La profanazione di un feticcio vuoto come il Campidoglio non ci indigna e non segna un salto di livello. Certo, l’estrema destra, la sua organizzazione capillare, è un pericolo concreto e che ha accompagnato tutta la storia statunitense, il suprematismo bianco segna l’idea di polizia e di governo sin dai suoi albori, in particolare negli Stati Uniti. Illuso è chi crede che Trump sia una condizione per la radicalizzazione di questi gruppi, quando ne è l’espressione organizzata. Ma la realtà mai abbastanza raccontata, è che queste forze reazionarie oggi vacillano, sotto le spinte di una guerra civile non dichiarata, non trattenuta, che da Minneapolis a Portland, passando per Atlanta e Kenosha, mette tutto in discussione. E allora la lettura di Capitol Hill come punto alto di una guerra civile tra liberal e fascisti diventa anche un meccanismo di occultamento di processi ben più ampi (allo stesso modo dell’indignazione per i feticci democratici che sono stati dissacrati).

Senza il teatro di una rappresentazione bipolare, senza la classificazione identitaria dell’America liberal contrapposta all’America redneck o alt-right, la forza innescata dall’insurrezione estiva è ancora più pericolosa per i governanti, perché capace di aprire spazi trasversali alla razza, di includere pezzi di popolazione orfani di una rappresentazione identitaria chiara.

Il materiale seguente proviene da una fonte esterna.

[src/rtl/alu_arbiter.sv]
// Round-robin arbiter sharing one combinational ALU between two requesters.
// Operands are held for an op-dependent number of cycles; results return on per-requester channels.
module alu_arbiter #(
  parameter int unsigned WIDTH      = 32,
  parameter int unsigned MUL_CYCLES = 2,
  parameter int unsigned DIV_CYCLES = 4
) (
  input  logic             clk,
  input  logic             rst,
  input  logic             req0_valid,
  output logic             req0_ready,
  input  logic [WIDTH-1:0] req0_a,
  input  logic [WIDTH-1:0] req0_b,
  input  logic [2:0]       req0_sel,
  input  logic             req1_valid,
  output logic             req1_ready,
  input  logic [WIDTH-1:0] req1_a,
  input  logic [WIDTH-1:0] req1_b,
  input  logic [2:0]       req1_sel,
  output logic             rsp0_valid,
  input  logic             rsp0_ready,
  output logic [WIDTH-1:0] rsp0_c,
  output logic             rsp0_z,
  output logic             rsp0_n,
  output logic             rsp1_valid,
  input  logic             rsp1_ready,
  output logic [WIDTH-1:0] rsp1_c,
  output logic             rsp1_z,
  output logic             rsp1_n,
  output logic [WIDTH-1:0] alu_a,
  output logic [WIDTH-1:0] alu_b,
  output logic [2:0]       alu_sel,
  input  logic [WIDTH-1:0] alu_c,
  input  logic             alu_z,
  input  logic             alu_n
);

  localparam int unsigned MAX_L = (MUL_CYCLES > DIV_CYCLES) ? MUL_CYCLES : DIV_CYCLES;
  localparam int unsigned CNT_W = (MAX_L < 2) ? 1 : $clog2(MAX_L + 1);

  typedef enum logic [1:0] {
    S_IDLE,
    S_EXEC,
    S_RESP
  } state_t;

  state_t             state_q, state_d;
  logic               owner_q, owner_d;
  logic               last_grant_q, last_grant_d;
  logic [CNT_W-1:0]   cnt_q, cnt_d;
  logic [WIDTH-1:0]   alu_a_q, alu_a_d;
  logic [WIDTH-1:0]   alu_b_q, alu_b_d;
  logic [2:0]         alu_sel_q, alu_sel_d;
  logic               rsp0_valid_q, rsp0_valid_d;
  logic [WIDTH-1:0]   rsp0_c_q, rsp0_c_d;
  logic               rsp0_z_q, rsp0_z_d;
  logic               rsp0_n_q, rsp0_n_d;
  logic               rsp1_valid_q, rsp1_valid_d;
  logic [WIDTH-1:0]   rsp1_c_q, rsp1_c_d;
  logic               rsp1_z_q, rsp1_z_d;
  logic               rsp1_n_q, rsp1_n_d;

  logic               grant;
  logic               any_req;
  logic [2:0]         grant_sel;

  function automatic logic [CNT_W-1:0] exec_len(input logic [2:0] sel);
    case (sel)
      3'b010:  exec_len = CNT_W'(MUL_CYCLES);
      3'b011:  exec_len = CNT_W'(DIV_CYCLES);
      default: exec_len = CNT_W'(1);
    endcase
  endfunction

  // On a tie, the requester not granted last time wins.
  always_comb begin
    any_req   = req0_valid | req1_valid;
    grant     = (req0_valid & req1_valid) ? ~last_grant_q : req1_valid;
    grant_sel = grant ? req1_sel : req0_sel;
    req0_ready = (state_q == S_IDLE) & req0_valid & ~grant;
    req1_ready = (state_q == S_IDLE) & req1_valid & grant;
  end

  always_comb begin
    state_d      = state_q;
    owner_d      = owner_q;
    last_grant_d = last_grant_q;
    cnt_d        = cnt_q;
    alu_a_d      = alu_a_q;
    alu_b_d      = alu_b_q;
    alu_sel_d    = alu_sel_q;
    rsp0_valid_d = rsp0_valid_q;
    rsp0_c_d     = rsp0_c_q;
    rsp0_z_d     = rsp0_z_q;
    rsp0_n_d     = rsp0_n_q;
    rsp1_valid_d = rsp1_valid_q;
    rsp1_c_d     = rsp1_c_q;
    rsp1_z_d     = rsp1_z_q;
    rsp1_n_d     = rsp1_n_q;

    case (state_q)
      S_IDLE: begin
        if (any_req) begin
          alu_a_d      = grant ? req1_a : req0_a;
          alu_b_d      = grant ? req1_b : req0_b;
          alu_sel_d    = grant_sel;
          owner_d      = grant;
          last_grant_d = grant;
          cnt_d        = exec_len(grant_sel);
          state_d      = S_EXEC;
        end
      end

      S_EXEC: begin
        // A zero count can only follow a bad parameter; treat it as the final cycle.
        if (cnt_q <= CNT_W'(1)) begin
          cnt_d = '0;
          if (owner_q) begin
            rsp1_c_d     = alu_c;
            rsp1_z_d     = alu_z;
            rsp1_n_d     = alu_n;
            rsp1_valid_d = 1'b1;
          end else begin
            rsp0_c_d     = alu_c;
            rsp0_z_d     = alu_z;
            rsp0_n_d     = alu_n;
            rsp0_valid_d = 1'b1;
          end
          state_d = S_RESP;
        end else begin
          cnt_d = cnt_q - CNT_W'(1);
        end
      end

      S_RESP: begin
        if (owner_q) begin
          if (rsp1_ready) begin
            rsp1_valid_d = 1'b0;
            state_d      = S_IDLE;
          end
        end else begin
          if (rsp0_ready) begin
            rsp0_valid_d = 1'b0;
            state_d      = S_IDLE;
          end
        end
      end

      default: state_d = S_IDLE;
    endcase
  end

  always_ff @(posedge clk) begin
    if (rst) begin
      state_q      <= S_IDLE;
      owner_q      <= 1'b0;
      last_grant_q <= 1'b1;
      cnt_q        <= '0;
      alu_a_q      <= '0;
      alu_b_q      <= '0;
      alu_sel_q    <= '0;
      rsp0_valid_q <= 1'b0;
      rsp0_c_q     <= '0;
      rsp0_z_q     <= 1'b0;
      rsp0_n_q     <= 1'b0;
      rsp1_valid_q <= 1'b0;
      rsp1_c_q     <= '0;
      rsp1_z_q     <= 1'b0;
      rsp1_n_q     <= 1'b0;
    end else begin
      state_q      <= state_d;
      owner_q      <= owner_d;
      last_grant_q <= last_grant_d;
      cnt_q        <= cnt_d;
      alu_a_q      <= alu_a_d;
      alu_b_q      <= alu_b_d;
      alu_sel_q    <= alu_sel_d;
      rsp0_valid_q <= rsp0_valid_d;
      rsp0_c_q     <= rsp0_c_d;
      rsp0_z_q     <= rsp0_z_d;
      rsp0_n_q     <= rsp0_n_d;
      rsp1_valid_q <= rsp1_valid_d;
      rsp1_c_q     <= rsp1_c_d;
      rsp1_z_q     <= rsp1_z_d;
      rsp1_n_q     <= rsp1_n_d;
    end
  end

  assign alu_a      = alu_a_q;
  assign alu_b      = alu_b_q;
  assign alu_sel    = alu_sel_q;
  assign rsp0_valid = rsp0_valid_q;
  assign rsp0_c     = rsp0_c_q;
  assign rsp0_z     = rsp0_z_q;
  assign rsp0_n     = rsp0_n_q;
  assign rsp1_valid = rsp1_valid_q;
  assign rsp1_c     = rsp1_c_q;
  assign rsp1_z     = rsp1_z_q;
  assign rsp1_n     = rsp1_n_q;

endmodule

[config.mk]
export PLATFORM = sky130hd
export DESIGN_NAME = alu_arbiter
export DESIGN_NICKNAME = d
export VERILOG_FILES = /design/src/rtl/alu_arbiter.sv
export SDC_FILE = /design/constraint.sdc
export NUM_CORES = 1
export LEC_CHECK = 0
export CAP_MARGIN = 0
export CORE_ASPECT_RATIO = 0.5
export CORE_UTILIZATION = 36
export CTS_CLUSTER_SIZE = 28
export DETAILED_ROUTE_END_ITERATION = 8
export PLACE_DENSITY = 0.74
export RECOVER_POWER = 50
export SETUP_SLACK_MARGIN = 0.4
export SLEW_MARGIN = 20
export SYNTH_ARGS = -nofsm -noshare
export SYNTH_HDL_FRONTEND = slang
export SYNTH_SLANG_ARGS = --single-unit
[constraint.sdc]
create_clock -name clk -period 1.5 [get_ports clk]
set_input_delay 0.3 -clock clk [delete_from_list [all_inputs] [get_ports clk]]
set_output_delay 0.3 -clock clk [all_outputs]
set_load 0.02 [all_outputs]
==> results of run 1 <==
## cell type report
type / count / area [um2]
Tap cell: 227 / 284.0
Clock buffer: 19 / 442.9
Fill cell: 1071 / 3961
Inverter: 5 / 18.77
Timing Repair Buffer: 435 / 4940
Clock inverter: 12 / 185.2
Sequential cell: 144 / 3068
Multi-Input combinational cell: 455 / 3492
## how the worst max path moves through the flow
stage / from / slack [ps] / depth (start not counted) / to
after global placement: req0_valid / -590 / 4 / req1_ready
after global routing: cnt_q[0] / -140 / 7 / rsp1_c[24]
after CTS: cnt_q[1] / -30 / 8 / rsp0_c[8]
after floorplan: cnt_q[1] / -20 / 7 / rsp0_c[10]
after detailed placement: req0_valid / -600 / 4 / req1_ready
final: last_grant_q / -60 / 7 / alu_b[8]
## critical path, cell delays in order, from the launching register on
cell,delay (ps)
dfxtp_2,340
a21boi_4,170
buf_6,140
buf_12,130
buf_12,110
clkbuf_16,160
mux2i_1,250
a211oi_1,120
## stage by stage
step | worst slack [ps] | cells
2_1_floorplan | -23.23 | 656
3_3_place_gp | -590.4 | 1176
3_5_place_dp | -603.6 | 1176
4_1_cts | -28.79 | 1229
5_1_grt | -139.3 | 1297
6_report | -64.42 | 1297
## routing by layer
layer / vias to the layer above / wire length, um / track usage
met5: - / 0 / 0
met3: 35 / 1408 / 0.06620
met1: 3171 / 10310 / 0.2561
met2: 227 / 12600 / 0.3964
li1: 3080 / - / -
met4: 0 / 475 / 0.07438
## cells by family (layout without fill, tap and decap cells)
kind of cell,Yosys count,count (layout),synth area share
buffers and inverters,58,471,0.05443
multiplexers,69,69,0.1144
adder cells (fa/ha/maj),2,2,0.004138
AO/OA/AOI/OAI,155,156,0.1976
AND/OR/NAND/NOR,228,228,0.1525
flip-flops,144,144,0.4768
## cells in the mapped netlist (all sizes together), types with 2 or more instances
cell / n / share of area
a211oi: 66 / 0.098
a21oi: 74 / 0.080
buf: 32 / 0.038
clkbuf: 21 / 0.013
dfxtp: 144 / 0.48
ha: 2 / 0.0041
inv: 5 / 0.0031
mux2i: 68 / 0.11
nand2: 139 / 0.086
nand2b: 3 / 0.0031
nand3: 2 / 0.0017
nand4: 3 / 0.0031
nor2: 74 / 0.046
nor3b: 2 / 0.0025
nor4: 2 / 0.0070
o21ai: 3 / 0.0025
o21ba: 2 / 0.0043
## sequential cells by signal, indices dropped and copies added (netlist names)
signal	cells
rsp0_z	1
rsp0_c	32
last_grant_q	1
rsp1_valid	1
rsp0_valid	1
owner_q	1
rsp1_c	32
alu_sel	3
rsp1_z	1
alu_a	32
rsp0_n	1
cnt_q	3
state_q	2
rsp1_n	1
alu_b	32
## layout by cell type (no fill, tap or decap), drive strengths merged, types with 2 or more instances in the layout
| cell type | netlist | layout |
|---|---|---|
| buf | 32 | 246 |
| clkdlybuf4s50 | 0 | 170 |
| dfxtp | 144 | 144 |
| nand2 | 139 | 139 |
| nor2 | 74 | 74 |
| a21oi | 74 | 74 |
| mux2i | 68 | 68 |
| a211oi | 66 | 66 |
| clkbuf | 21 | 36 |
| clkinv | 0 | 6 |
| inv | 5 | 6 |
| bufinv | 0 | 4 |
| nand4 | 3 | 3 |
| nand2b | 3 | 3 |
| o21ai | 3 | 3 |
| nor4 | 2 | 2 |
| dlygate4sd2 | 0 | 2 |
| o21a | 1 | 2 |
| o21ba | 2 | 2 |
| nor3b | 2 | 2 |
| nand3 | 2 | 2 |
| ha | 2 | 2 |
## power breakdown
group / leakage (nW) / total, W / switching [W] / internal [W]
registers: 1.24 / 0.00470 / 0.000350 / 0.00435
clock network: 0.304 / 0.00456 / 0.00172 / 0.00284
logic: 3.32 / 0.00533 / 0.00244 / 0.00289
## timing repair
item                                    4_1_cts  5_1_grt
hold buffers                                  0        0
endpoints found under the setup margin      283      283
buffers inserted                             21       40
pin swaps                                    29       67
gates cloned                                  1       28
gates resized for setup                    1003      145
==> flow_summary.ini, run 1 <==
[cells_and_area]
final_util = 0.7583
fin_area_um2 = 12430
drive_gt1_frac = 0.5561
antennaDiodeCount = 0
syn_to_final_growth_pct = 105.6
final_net_count = 1234

[worst_setup_path]
reg2reg_depth = 7
crit_path_start_kind = flip-flop
setup.worst_path.end_class = flip-flop
rrSetupSlack_ps = -60
arrival_ps = 1840
worst_path_required_time_ps = 1780
crit_path_kind = reg -> reg
regToRegEndpoint = alu_b[8]
crit-reg2reg-launch = last_grant_q
cp_max_fo = 7

[global_routing]
grt_first_pass_wirelength_mm = 30.17
grt_antenna_before_repair = 0
grt_pass1_vias = 5832
overflow = 0
grt_use_total = 0.2232
pin_count_of_the_biggest_net_entering_global_routing = 55

[clock_network]
cts_buffers = 17
clock_tree.htree_level_count = 4
clockBufferDepth = 2
clock_tree.root_cell = clkbuf_16
worstSkewPairLatency_ps = 410
path_clk_slew_ps = 60
tritoncts = yes
cts_num_sinks = 144

[timing]
max_freq_mhz = 639.2
rsz0062_at_grt = true
final_min_period_over_clock_period = 1.043
totalNegativeSetupSlack_ps = -938.3
max_slew.worst_pin.slew_ps = 325.0
timing.final.max_slew_violations = 0
timing.slew.headroom = 0.7830
worst_clock_skew_ps = 11.58
hold_ws_ps = 147.0
timing.final.hold_violations = 0
final.min_clock_period_ps = 1564
post-route-worst-setup-slack_ps = -64.42
final-setup-viol-count = 55

[drt]
total_vias_in_the_final_route = 6513
route.final.wire_length_mm = 24.79
initialDrtViolationCount = 249
drc_errors = 0
detailedRoute.firstPassIterationCount = 6
drtAntennaViolNets = 0
ratio_of_routed_vias_to_standard_cells = 5.022
route.detailed.wl_per_inst_um = 19.12

[synth]
synth.net_count = 832
synthesis.instances = 656
post_synth_instance_area_um2 = 6046
postSynth.asyncResetShare = 0
synth_top_flop_cell = dfxtp_1
postSynthRegisterBits = 144
synth_warnings = 0
synth-edff-count = 0
postSynthAreaPerCell_um2 = 9.216
yosysSeqAreaShare = 0.4768
yosys.cell_types.count = 36

[pwr]
p_per_area_nw_per_um2 = 1174
vdd_ir_drop_max_mv = 0.8759
leakagePower_nw = 4.861
power.total_w = 0.01460

[die]
die_x_um = 185.3
die_area_um2 = 17350
core_area_um2 = 16390
floorplan.initialDensity = 0.3688
rows = 33
die_height_um = 93.64
design.portCount = 313

[min_path]
min_from = rst
hold_path_cell_cnt = 2
min_path_type = in -> reg
worst_hold_path.endpoint = alu_sel[0]

[placement]
globalplace.congestion = 0.7797
hpwl_after_dpl_mm = 13.86
buffer_ports.inserted = 312
placement.cell_area_um2 = 9620

[status]
run_status = finished with violations
violations = negative setup slack

[flow_run]
timing.max_cap.violations = 0
Power figures use the tool's default switching activity.
==> run 2: changes to the inputs <==
GPL_TIMING_DRIVEN = 0   (was not set)
==> run 2 against run 1 <==
Compared with the run above:
- the run still ends with negative setup slack left
- sequential share of layout area shrank 0.83 points
- die area is the same
- non-clock buffer count grew 20
- flip-flop and latch count is the same
- critical path type is now reg -> out
- wire length shrank 2.8%
- first-iteration DRC count shrank 39%
- highest routed layer unchanged
- critical endpoint is now req0_ready
- fmax shrank 5.4%
- utilization grew 0.40 points
==> flow_summary.ini, run 2 (synthesis results as in run 1) <==
[drt]
route.final.wire_length_mm = 24.11
detailedRoute.firstPassIterationCount = 4
drc_errors = 0
ratio_of_routed_vias_to_standard_cells = 5.014
initialDrtViolationCount = 152
drtAntennaViolNets = 0
total_vias_in_the_final_route = 6599
route.detailed.wl_per_inst_um = 18.32

[worst_setup_path]
crit_path_start_kind = flip-flop
worst_path_required_time_ps = 1200
cp_max_fo = 3
crit_path_kind = reg -> out
arrival_ps = 1350
setup.worst_path.end_class = output pin

[timing]
final.min_clock_period_ps = 1653
post-route-worst-setup-slack_ps = -152.9
hold_ws_ps = 465.1
final_min_period_over_clock_period = 1.102
timing.final.hold_violations = 0
timing.final.max_slew_violations = 0
worst_clock_skew_ps = 8.332
totalNegativeSetupSlack_ps = -5715
rsz0062_at_grt = true
max_slew.worst_pin.slew_ps = 799.7
final-setup-viol-count = 106
timing.slew.headroom = 0.4669
max_freq_mhz = 605.0

[pwr]
vdd_ir_drop_max_mv = 0.9181
p_per_area_nw_per_um2 = 1131
power.total_w = 0.01414
leakagePower_nw = 4.953

[clock_network]
path_clk_slew_ps = 60
clockBufferDepth = 2
holdBufCountCts = 0
clock_tree.htree_level_count = 4
cts_num_sinks = 144
tritoncts = yes
cts_buffers = 17
clock_tree.root_cell = clkbuf_16
worstSkewPairLatency_ps = 420

[global_routing]
grt_antenna_before_repair = 0
grt_pass1_vias = 6512
grt_use_total = 0.2583
pin_count_of_the_biggest_net_entering_global_routing = 17
overflow = 0
grt_first_pass_wirelength_mm = 34.29

[die]
die_x_um = 185.3
die_height_um = 93.64
design.portCount = 313
rows = 33
floorplan.initialDensity = 0.3688
die_area_um2 = 17350
core_area_um2 = 16390

[status]
violations = negative setup slack
run_status = finished with violations

[cells_and_area]
syn_to_final_growth_pct = 106.7
multiInputGateArea_um2 = 3787
drive_gt1_frac = 0.5399
most_common_cell_after_layout_fill_and_taps_aside = clkdlybuf4s50_1
antennaDiodeCount = 0
final_net_count = 1253
fill_cell_total_of_the_finished_layout = 1076
layout.area.seq_um2 = 2980
layout.cells.most_common_list = clkdlybuf4s50_1 (170), buf_6 (164), nand2_1 (81)
layoutNonFillerInstCount = 1316

[min_path]
min_path_type = reg -> reg

[placement]
buffer_ports.inserted = 311
post-place-ws_ps = -962.8
hpwl_after_dpl_mm = 15.37
globalplace.congestion = 0.7987
place_inst = 1194

[flow_run]
timing.max_cap.violations = 0
run 2: cell count changes in the layout (fill, tap and decap cells not counted), sizes merged:
cell | previous run | this run
buf | 246 | 260
clkbuf | 36 | 41
clkinvlp | 1 | 2
o21a | 2 | 1
run 2: layer usage:
metal	vias up	wire [um]	part of all wire	GRT usage
li1	3112	-	-	-
met1	3220	9773	0.41	0.2991
met2	222	12510	0.52	0.4691
met3	45	1274	0.053	0.05919
met4	0	543	0.023	0.08678
met5	-	0	0	0
run 2: path summary, 6_finish.rpt:
kind | startpoint | to | slack, ps | cells past startpoint
worst max-delay path | last_grant_q | req0_ready | -150 | 6
worst min-delay path | rsp1_c[30] | rsp1_c[30] | 470 | 2
worst max register to register | cnt_q[1] | rsp0_valid | -140 | 8
worst min register to register | rsp1_c[30] | rsp1_c[30] | 470 | 2
run 2: repair_timing:
action / CTS / global route
endpoints found under the setup margin: 283 / 283
cloned: 14 / 0
pin swaps: 49 / 81
buffers inserted: 40 / 37
resized for setup: 1116 / 157
run 2: area by class of cell:
cell class / instances / share of cell area
Timing Repair Buffer: 402 / 0.3425
Multi-Input combinational cell: 454 / 0.3031
Sequential cell: 144 / 0.2385
Buffer: 53 / 0.04225
Clock buffer: 18 / 0.03434
Tap cell: 227 / 0.02273
Clock inverter: 13 / 0.01512
Inverter: 5 / 0.001502
run 2: through the flow:
step / utilization / instance area [um2]
CTS: 0.7115 / 11660
global placement: 0.5861 / 9607
detailed placement: 0.5861 / 9607
global route: 0.7624 / 12500
finish: 0.7624 / 12500
floorplan: - / 6210
run 2: power by group:
group	total, W	switching [W]	leakage (nW)	internal, W
Clock	0.00450	0.00171	0.296	0.00278
Sequential	0.00465	0.000341	1.21	0.00431
Combinational	0.00499	0.00235	3.45	0.00264
run 2: worst max-delay path: stages (launching register included):
cell and delay, ps:
dfxtp_2 330, a21boi_2 50, buf_6 130, buf_12 120, buf_12 120, nor2_4 70, buf_6 120
==> run 3: changes to the inputs <==
CORE_MARGIN = 2   (was not set)
==> run 3 against run 2 <==
Compared with the run above:
- the flow still finishes with violations (negative setup slack)
- non-clock buffer count grew 5
- sequential power grew 0.9%
- final cell count grew 0.46%
==> flow_summary.ini, run 3 (synthesis results as in run 1) <==
[drt]
initialDrtViolationCount = 195
drtAntennaViolNets = 0
detailedRoute.firstPassIterationCount = 4
ratio_of_routed_vias_to_standard_cells = 5.013
drc_errors = 0
route.detailed.wl_per_inst_um = 19.48
total_vias_in_the_final_route = 6627
route.final.wire_length_mm = 25.75

[timing]
timing.slew.headroom = 0.4741
hold_ws_ps = 467.4
final_min_period_over_clock_period = 1.141
final-setup-viol-count = 89
final.min_clock_period_ps = 1711
totalNegativeSetupSlack_ps = -8632
worst_clock_skew_ps = 7.275
post-route-worst-setup-slack_ps = -211.0
rsz0062_at_grt = true
timing.final.hold_violations = 0
timing.final.max_slew_violations = 0
max_freq_mhz = 584.5
max_slew.worst_pin.slew_ps = 788.8

[min_path]
hold_path_cell_cnt = 2
min_path_type = reg -> reg
worst_hold_path.endpoint = rsp1_c[15]
min_from = rsp1_c[15]

[global_routing]
grt_first_pass_wirelength_mm = 33.90
grt_pass1_vias = 6314
overflow = 0
pin_count_of_the_biggest_net_entering_global_routing = 17
grt_use_total = 0.2421
grt_antenna_before_repair = 0

[placement]
globalplace.congestion = 0.8085
hpwl_after_dpl_mm = 15.48
buffer_ports.inserted = 311

[clock_network]
tritoncts = yes
cts_buffers = 17
clock_tree.root_cell = clkbuf_16
path_clk_slew_ps = 60
clock_tree.htree_level_count = 4
clockBufferDepth = 2
cts_num_sinks = 144
worstSkewPairLatency_ps = 420

[pwr]
vdd_ir_drop_max_mv = 0.9148
leakagePower_nw = 5.164
p_per_area_nw_per_um2 = 1104
power.total_w = 0.01434

[cells_and_area]
fill_cell_total_of_the_finished_layout = 1007
final_net_count = 1258
drive_gt1_frac = 0.6192
layout.area.seq_um2 = 3065
multiInputGateArea_um2 = 4004
antennaDiodeCount = 0
syn_to_final_growth_pct = 114.8
layout.cells.most_common_list = clkdlybuf4s50_1 (170), buf_6 (167), dfxtp_2 (140)
most_common_cell_after_layout_fill_and_taps_aside = clkdlybuf4s50_1

[status]
violations = negative setup slack
run_status = finished with violations

[worst_setup_path]
crit-reg2reg-launch = cnt_q[1]
crit_path_start_kind = flip-flop
rrSetupSlack_ps = -210
setup.worst_path.end_class = flip-flop
crit_path_kind = reg -> reg
worst_path_required_time_ps = 1840
cp_max_fo = 5
arrival_ps = 2050
regToRegEndpoint = rsp0_c[30]
reg2reg_depth = 9

[die]
rows = 33
die_x_um = 187.3
floorplan.initialDensity = 0.3688
die_area_um2 = 17910
core_area_um2 = 16390
design.portCount = 313
die_height_um = 95.64

[flow_run]
timing.max_cap.violations = 0
[run 3: cell count changes in the layout (fill, tap and decap cells not counted), moves of 4 or more]
cell / delta
dfxtp_1: -70
buf_8: -6
dfxtp_2: +71
mux2i_2: -12
clkbuf_16: +7
buf_12: +11
inv_6: +4
nand2_4: +12
nand2_1: -5
nand2_2: -7
mux2i_4: +13
[run 3: cell type report]
cell class	count	share of cell area
Inverter	5	0.001445
Buffer	53	0.04268
Tap cell	227	0.02187
Timing Repair Buffer	407	0.3432
Clock inverter	12	0.01127
Clock buffer	20	0.03517
Multi-Input combinational cell	454	0.3083
Sequential cell	144	0.2361
[run 3: per-layer routing]
layer	wire, um	vias up	GRT usage
li1	-	3141	-
met1	10010	3216	0.2783
met2	13700	214	0.4399
met3	1315	56	0.06588
met4	726	0	0.08862
met5	0	-	0
[run 3: stage by stage]
step / utilization / instances / setup WS, ps / instance area, um2
floorplan: - / 656 / -23.23 / 6210
global placement: 0.5861 / 1194 / -955.5 / 9607
detailed placement: 0.5861 / 1194 / -988.7 / 9607
CTS: 0.6836 / 1272 / -167.9 / 11210
global route: 0.7922 / 1322 / -269.0 / 12990
finish: 0.7922 / 1322 / -211.0 / 12990
[run 3: timing repair]
item,4_1_cts,5_1_grt
cloned,7,7
setup endpoints to repair,283,283
gates resized for setup,935,365
buffers inserted,39,43
pin swaps,22,93
hold buffers,0,0
[run 3: report_power, final]
group	internal [W]	switching, W	total [W]
combinational	0.00280	0.00248	0.00528
sequential	0.00435	0.000337	0.00469
clock	0.00258	0.00179	0.00437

Governare è più facile quando c’è un centro da “proteggere” e “tutelare”. La figura del presidente serve soprattutto a garantire questo, e la sceneggiata di una incoronazione di Biden “sotto alta tensione” sarà orientata proprio a questo impegno immaginifico. Ma i buoi sembrano essere scappati, e se il Campidoglio si rivela il vuoto androne adatto a un bivacco, risulta molto più chiaro il potere esercitato in un qualsiasi commissariato del paese, e quindi l’enorme forza diffusa che si sprigiona quando si impara a bruciarlo.